ABSTRACT

Since the revival of cognitive psychology in the 1950s, significant contributions have been made to the knowledge base on the reading processes and on the processes involved in learning to read. From the work of Eleanor Gibson and her colleagues on the role of grapheme—phoneme correspondences in word recognition to the most recent work on phonemic awareness and decoding, much has been learned about different components of reading and learning to read. Nevertheless, many of the problems that drove the earliest studies of reading in Leipzig, Paris, and New York before the 1900s remain unresolved, including the features utilized in competent word or character recognition, the role of subvocalization in reading connected text, and the function of letter—sound or character—sound patterns in reading acquisition. Studies from a number of different orthography—language communities suggest that some components of reading and learning to read, such as the extraction and use of frequency information and automatization of basic processes, are universal, whereas others, such as the relationship of decoding ability to comprehension, are more language specific. One challenge remaining for researchers is to build more powerful models that can predict which orthography—language features contribute to which reading processes.

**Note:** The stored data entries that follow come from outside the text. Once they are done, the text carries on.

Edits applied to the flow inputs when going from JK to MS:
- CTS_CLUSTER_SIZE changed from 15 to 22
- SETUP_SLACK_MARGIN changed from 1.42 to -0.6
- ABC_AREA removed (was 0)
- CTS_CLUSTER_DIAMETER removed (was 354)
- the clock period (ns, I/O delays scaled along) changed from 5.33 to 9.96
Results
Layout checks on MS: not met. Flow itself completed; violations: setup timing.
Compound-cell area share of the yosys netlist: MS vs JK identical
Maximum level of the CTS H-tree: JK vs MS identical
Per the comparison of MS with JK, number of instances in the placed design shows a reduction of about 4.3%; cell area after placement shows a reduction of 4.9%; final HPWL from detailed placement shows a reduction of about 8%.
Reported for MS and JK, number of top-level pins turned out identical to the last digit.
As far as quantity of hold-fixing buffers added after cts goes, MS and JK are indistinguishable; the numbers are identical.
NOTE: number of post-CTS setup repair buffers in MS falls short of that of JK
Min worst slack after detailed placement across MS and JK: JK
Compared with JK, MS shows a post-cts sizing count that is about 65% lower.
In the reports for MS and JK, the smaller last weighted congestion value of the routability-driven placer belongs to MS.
Design bicubic, start of the top module:
module bicubic(clk, rst, act, in, out_0, out_1, out_2, out_3);
	input clk,rst,act;
	input [7:0] in;
  wire oooooooooooooooo;
	wire [7:0] in_0,in_1,in_2,in_3;   
	output [7:0] out_0, out_1, out_2, out_3;
	wire [1:0] ooooooooooo;
	wire[14:0] x_weight_sum_0;
	wire[14:0] x_weight_sum_1;
	wire[14:0] x_weight_sum_2;
	wire[14:0] x_weight_sum_3;
	wire[7:0] y_weight_sum_0;	
	wire[7:0] y_weight_sum_1;
	wire[7:0] y_weight_sum_2;
	wire[7:0] y_weight_sum_3;
	 input_array A(.clk(clk), .rst(rst), .act(act), .in(in),
					.out_0(in_3), .out_1(in_2), .out_2(in_1), .out_3(in_0));
	reg[14:0] array0_0 [3:0];
	reg[14:0] array0_1 [3:0];
	reg[14:0] array1_0 [3:0];
	reg[14:0] array1_1 [3:0];
	reg[14:0] array2_0 [3:0];
	reg[14:0] array2_1 [3:0];
	reg[14:0] array3_0 [3:0];
	reg[14:0] array3_1 [3:0];
	reg[1:0] mux_sel;
	reg switch;
	wire[14:0] dm0_0_0, dm0_1_0, dm0_2_0, dm0_3_0, 				
					  dm0_0_1, dm0_1_1, dm0_2_1, dm0_3_1,
 					 dm1_0_0, dm1_1_0, dm1_2_0, dm1_3_0, 
					 dm1_0_1, dm1_1_1, dm1_2_1, dm1_3_1,
 					 dm2_0_0, dm2_1_0, dm2_2_0, dm2_3_0, 
					 dm2_0_1, dm2_1_1, dm2_2_1, dm2_3_1,
 					 dm3_0_0, dm3_1_0, dm3_2_0, dm3_3_0, 
					 dm3_0_1, dm3_1_1, dm3_2_1, dm3_3_1;
  wire[14:0]  array0_0_0, array0_1_0, array0_2_0, array0_3_0, 					
					  array0_0_1, array0_1_1, array0_2_1, array0_3_1,
 					 array1_0_0, array1_1_0, array1_2_0, array1_3_0, 
  ...
Size: about 4400 cells after synthesis, ~830 flip-flops, about 43 I/O pins.
==> flow/config.mk <==
export PLATFORM = sky130hd
export DESIGN_NAME = bicubic
export DESIGN_NICKNAME = bicubic
export VERILOG_FILES = /design/flow/design.v
export SDC_FILE = /design/flow/constraint.sdc
export NUM_CORES = 4
export LEC_CHECK = 0
export CAP_MARGIN = 20
export CELL_PAD_IN_SITES_DETAIL_PLACEMENT = 1
export CORE_MARGIN = 5
export CORE_UTILIZATION = 31
export MAX_ROUTING_LAYER = met5
export PLACE_DENSITY_LB_ADDON = 0.23
export SETUP_SLACK_MARGIN = -0.35
export SLEW_MARGIN = 35
==> flow/constraint.sdc <==
create_clock -name core_clock -period 5.09 [get_ports {clk}]
set_input_delay 1.0180 -clock core_clock [delete_from_list [all_inputs] [get_ports {clk}]]
set_output_delay 1.0180 -clock core_clock [all_outputs]
set_load 0.01 [all_outputs]
run.sh (not shown) runs the stock make flow with config.mk's settings and CLKGATE_MAP_FILE=.
The baseline reached the layout checks and failed them: setup timing.
Rerun with:
Settings changed: CORE_MARGIN 5 to 2, CORE_UTILIZATION 31 to 48, GPL_TIMING_DRIVEN set to 0, MAX_ROUTING_LAYER met5 to not set, PLACE_DENSITY_LB_ADDON 0.23 to 0.16, SETUP_SLACK_MARGIN -0.35 to not set.
Clock period 5.09 ns to 6.48 ns, I/O delays scaled along.
After rerunning:
- Now the flow ran to the end with no violations
- design area decreases by a little under a tenth
- final cell count decreases by about a fifth
- worst setup slack improves by 0.55 ns
- synthesized area stays the same
- count of clock-buffer cells in the layout fell by 5
- via count decreases slightly
- core utilization grows by 17 points
Rerun with:
Settings changed: ABC_AREA set to 1, CELL_PAD_IN_SITES_DETAIL_PLACEMENT 1 to not set, CORE_UTILIZATION 48 to 72, CTS_CLUSTER_SIZE set to 100, GPL_TIMING_DRIVEN 0 to not set, PLACE_DENSITY set to 0.38, PLACE_DENSITY_LB_ADDON 0.16 to not set, SLEW_MARGIN 35 to 20.
Clock period 6.48 ns to 4.26 ns, I/O delays scaled along.
After rerunning:
- Now the flow aborted during global routing (5_1_grt)
- synthesized cell count grows by 20%
- synthesized area grows by 4.2%
- die area shrinks by about 30%
Rerun with:
Settings changed: ABC_AREA 1 to not set, CORE_UTILIZATION 72 to 40, CTS_CLUSTER_SIZE 100 to not set, PLACE_DENSITY 0.38 to not set.
Clock period 4.26 ns to 5.4 ns, I/O delays scaled along.
After rerunning:
- This time the run finished but failed the layout checks on setup timing
- die size rises by 71%
- synthesized area falls by 4.1%
- synthesized cell count falls by 17%
Rerun with:
Settings changed: ABC_AREA set to 1, CORE_UTILIZATION 40 to 72, PLACE_DENSITY set to 0.38, TNS_END_PERCENT set to 5.
Clock period 5.4 ns to 4.37 ns, I/O delays scaled along.
Outcome: The new run did not get past global routing (5_1_grt); die size decreases by 42%; synthesized cell count increases by 20%; synthesized area came out higher by 4.2%.

---

bicubic again, from the RTL that the note above started with.
Settings: LEC_CHECK=0, CAP_MARGIN=20, CELL_PAD_IN_SITES_DETAIL_PLACEMENT=2, CELL_PAD_IN_SITES_GLOBAL_PLACEMENT=1, CORE_MARGIN=2, CORE_UTILIZATION=43, CTS_CLUSTER_DIAMETER=175, CTS_CLUSTER_SIZE=19, SLEW_MARGIN=20; clock period 8.31 ns.
The starting point completed with no timing, DRC or antenna violations.
Then changed:
ABC_AREA = 1   (was default)
CORE_ASPECT_RATIO = 0.96   (was default)
CORE_MARGIN = 3   (was 2)
GPL_ROUTABILITY_DRIVEN = 0   (was default)
GPL_TIMING_DRIVEN = 1   (was default)
HOLD_SLACK_MARGIN = 0.07   (was default)
MIN_ROUTING_LAYER = met2   (was default)
PLACE_DENSITY = 0.45   (was default)
Effect: Worst setup slack got worse by 0.13 ns; wire length goes up by a quarter to a third; register-to-register slack got worse by 0.18 ns; utilization rises by 0.33 points; synthesized area rises by a few percent; worst hold slack gets better by 0.019 ns.
Then changed:
ABC_AREA = default   (was 1)
CELL_PAD_IN_SITES_DETAIL_PLACEMENT = default   (was 2)
CELL_PAD_IN_SITES_GLOBAL_PLACEMENT = default   (was 1)
CORE_ASPECT_RATIO = default   (was 0.96)
CORE_MARGIN = 2   (was 3)
CORE_UTILIZATION = 40   (was 43)
CTS_CLUSTER_DIAMETER = default   (was 175)
CTS_CLUSTER_SIZE = default   (was 19)
GPL_ROUTABILITY_DRIVEN = default   (was 0)
GPL_TIMING_DRIVEN = default   (was 1)
HOLD_SLACK_MARGIN = default   (was 0.07)
MIN_ROUTING_LAYER = default   (was met2)
PLACE_DENSITY = default   (was 0.45)
clock period = 7.29 ns   (was 8.31 ns; I/O delays follow)
After rerunning: The changed run ran to the end with no violations; clock skew rises by 0.041 ns; sequential cell count does not change; design area is lower by 0.51%; setup slack got worse by 0.42 ns; maximum frequency rose by about 9%; hold slack is worse by 0.011 ns.
Then changed:
CELL_PAD_IN_SITES_GLOBAL_PLACEMENT = 1   (was default)
CTS_CLUSTER_SIZE = 28   (was default)
clock period = 10.0 ns   (was 7.29 ns; I/O delays follow)
Result: The new run finished clean. Clock skew stays flat. Core utilization is about the same. Final cell count stays flat. Synthesized cell count does not change. Non-clock buffer count drops by 15. First-iteration DRC count drops by a quarter to a third.

---

Starting RTL as in the previous note.
clock: 11.9 ns
lec_check: 0
cap_margin: 20
cell_pad_in_sites_detail_placement: 1
cell_pad_in_sites_global_placement: 2
core_aspect_ratio: 0.72
core_margin: 2
core_utilization: 40
cts_cluster_size: 80
max_routing_layer: met4
setup_slack_margin: 3.26
slew_margin: 20
tns_end_percent: 15
The baseline produced a clean layout.
Edit:
Settings changed: ABC_AREA from default to 1, CORE_MARGIN 2 to 4, CORE_UTILIZATION 40 to 55, GPL_TIMING_DRIVEN from default to 0, MAX_ROUTING_LAYER met4 to met5, MIN_ROUTING_LAYER from default to met2.
=> With this change the flow ended with an error in global routing (5_1_grt) with GRT-0116. Die size decreases by about a fifth. Synthesized cell count increases by about a fifth. Synthesized area grows by a few percent.

---

bicubic again, from the RTL that the note above started with.
==> flow/design.v (excerpt) <==
module bicubic(clk, rst, act, in, out_0, out_1, out_2, out_3);
==> flow/config.mk <==
export PLATFORM = sky130hd
export DESIGN_NAME = bicubic
export DESIGN_NICKNAME = bicubic
export VERILOG_FILES = /design/flow/design.v
export SDC_FILE = /design/flow/constraint.sdc
export NUM_CORES = 4
export LEC_CHECK = 0
export ABC_AREA = 1
export CAP_MARGIN = 10
export CELL_PAD_IN_SITES_DETAIL_PLACEMENT = 1
export CELL_PAD_IN_SITES_GLOBAL_PLACEMENT = 2
export CORE_ASPECT_RATIO = 1.27
export CORE_MARGIN = 9
export CORE_UTILIZATION = 64
export CTS_CLUSTER_SIZE = 21
export GPL_ROUTABILITY_DRIVEN = 0
export GPL_TIMING_DRIVEN = 0
export MAX_ROUTING_LAYER = met4
export MIN_ROUTING_LAYER = met2
export SETUP_SLACK_MARGIN = 0.5
export SLEW_MARGIN = 5
export TNS_END_PERCENT = 90
==> flow/constraint.sdc <==
create_clock -name core_clock -period 10.0 [get_ports {clk}]
set_input_delay 2.0000 -clock core_clock [delete_from_list [all_inputs] [get_ports {clk}]]
set_output_delay 2.0000 -clock core_clock [all_outputs]
set_load 0.01 [all_outputs]
The first run failed in global placement without I/O (3_1_place_gp_skip_io) (GPL-0301).
Next try:
Settings changed: CAP_MARGIN 10 to 20, CORE_ASPECT_RATIO 1.27 to 0.72, CORE_MARGIN 9 to 2, CORE_UTILIZATION 64 to 55, CTS_CLUSTER_SIZE 21 to 80, GPL_ROUTABILITY_DRIVEN 0 to default, MIN_ROUTING_LAYER met2 to default, SETUP_SLACK_MARGIN 0.5 to 3.26, SLEW_MARGIN 5 to 20, TNS_END_PERCENT 90 to 15.
Clock period 10.0 ns to 11.9 ns, I/O delays scaled along.
The changed run completed with no timing, DRC or antenna violations.
Die area climbs by 5.6%.
Synthesized cell count is unchanged.
Synthesized area does not change.
Next try:
Settings changed: ABC_AREA 1 to default, CELL_PAD_IN_SITES_DETAIL_PLACEMENT 1 to 0, CELL_PAD_IN_SITES_GLOBAL_PLACEMENT 2 to 0, CORE_UTILIZATION 55 to 69, CTS_CLUSTER_SIZE 80 to 40, GPL_TIMING_DRIVEN 0 to default.
Clock period 11.9 ns to 10.2 ns, I/O delays scaled along.
Effect:
- critical path depth came out lower by 9
- worst hold slack loses 0.0082 ns
- clock skew came out lower by 0.011 ns
- routed wire length came out lower by well over a third
Next try:
Settings changed: CORE_UTILIZATION 69 to 60, CTS_CLUSTER_SIZE 40 to 80, SETUP_SLACK_MARGIN 3.26 to 2.55.
Clock period 10.2 ns to 8.85 ns, I/O delays scaled along.
What happened:
- register-to-register slack got worse by 0.75 ns
- count of clock-buffer cells in the layout shrinks by 2
- utilization went down by 8.8 points
- clock skew falls by 0.0072 ns
- cell area grows slightly
- final cell count is higher by a few percent
- global-route usage goes down by 4.2 points
- die size is higher by about a fifth
- setup slack degrades by 0.90 ns
- hold slack got worse by 0.0059 ns
Next try:
Settings changed: CORE_UTILIZATION 60 to 72, CTS_CLUSTER_SIZE 80 to 42, SETUP_SLACK_MARGIN 2.55 to 3.26.
Clock period 8.85 ns to 10.2 ns, I/O delays scaled along.
=> Setup slack improves by 0.92 ns; register-to-register slack improves by 0.91 ns; first-iteration DRC count came out higher by a quarter to a third.
Next try:
Settings changed: CTS_CLUSTER_SIZE 42 to 80, PLACE_DENSITY_LB_ADDON from default to 0.0, SETUP_SLACK_MARGIN 3.26 to 1.34, TNS_END_PERCENT 15 to 65.
Clock period 10.2 ns to 4.56 ns, I/O delays scaled along.
What happened: Now the flow stopped in global routing (5_1_grt), error ODB-0269. Synthesized cell count does not change. Area after synthesis does not change. Die size stays the same.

A second challenge is to build such models from the more general concepts, strategies, and mechanisms of cognitive psychology, language development, and linguistics. For example, overgeneralization in letter—sound learning needs to be related to the processing models posited for overextension or overgeneralization in general language processing such as the learning of morphology; phonemic awareness ideas need to be related to the more general findings on the development of recoding of visual stimuli for storage in working memory, the growth of general processing speed, and the use of attentional mechanisms; and models for learning variant letter—sound patterns need to be built on mechanisms posited for other types of rule learning. The more we can base our models on general processing strategies rather than on mechanisms unique to our specific domain, the more compelling will be our claims. Our unified dream should be of a Nobel Prize for reading research, giving international recognition to breakthroughs that demonstrate how simple, general processing strategies can account for learning to read in many different orthographies and languages.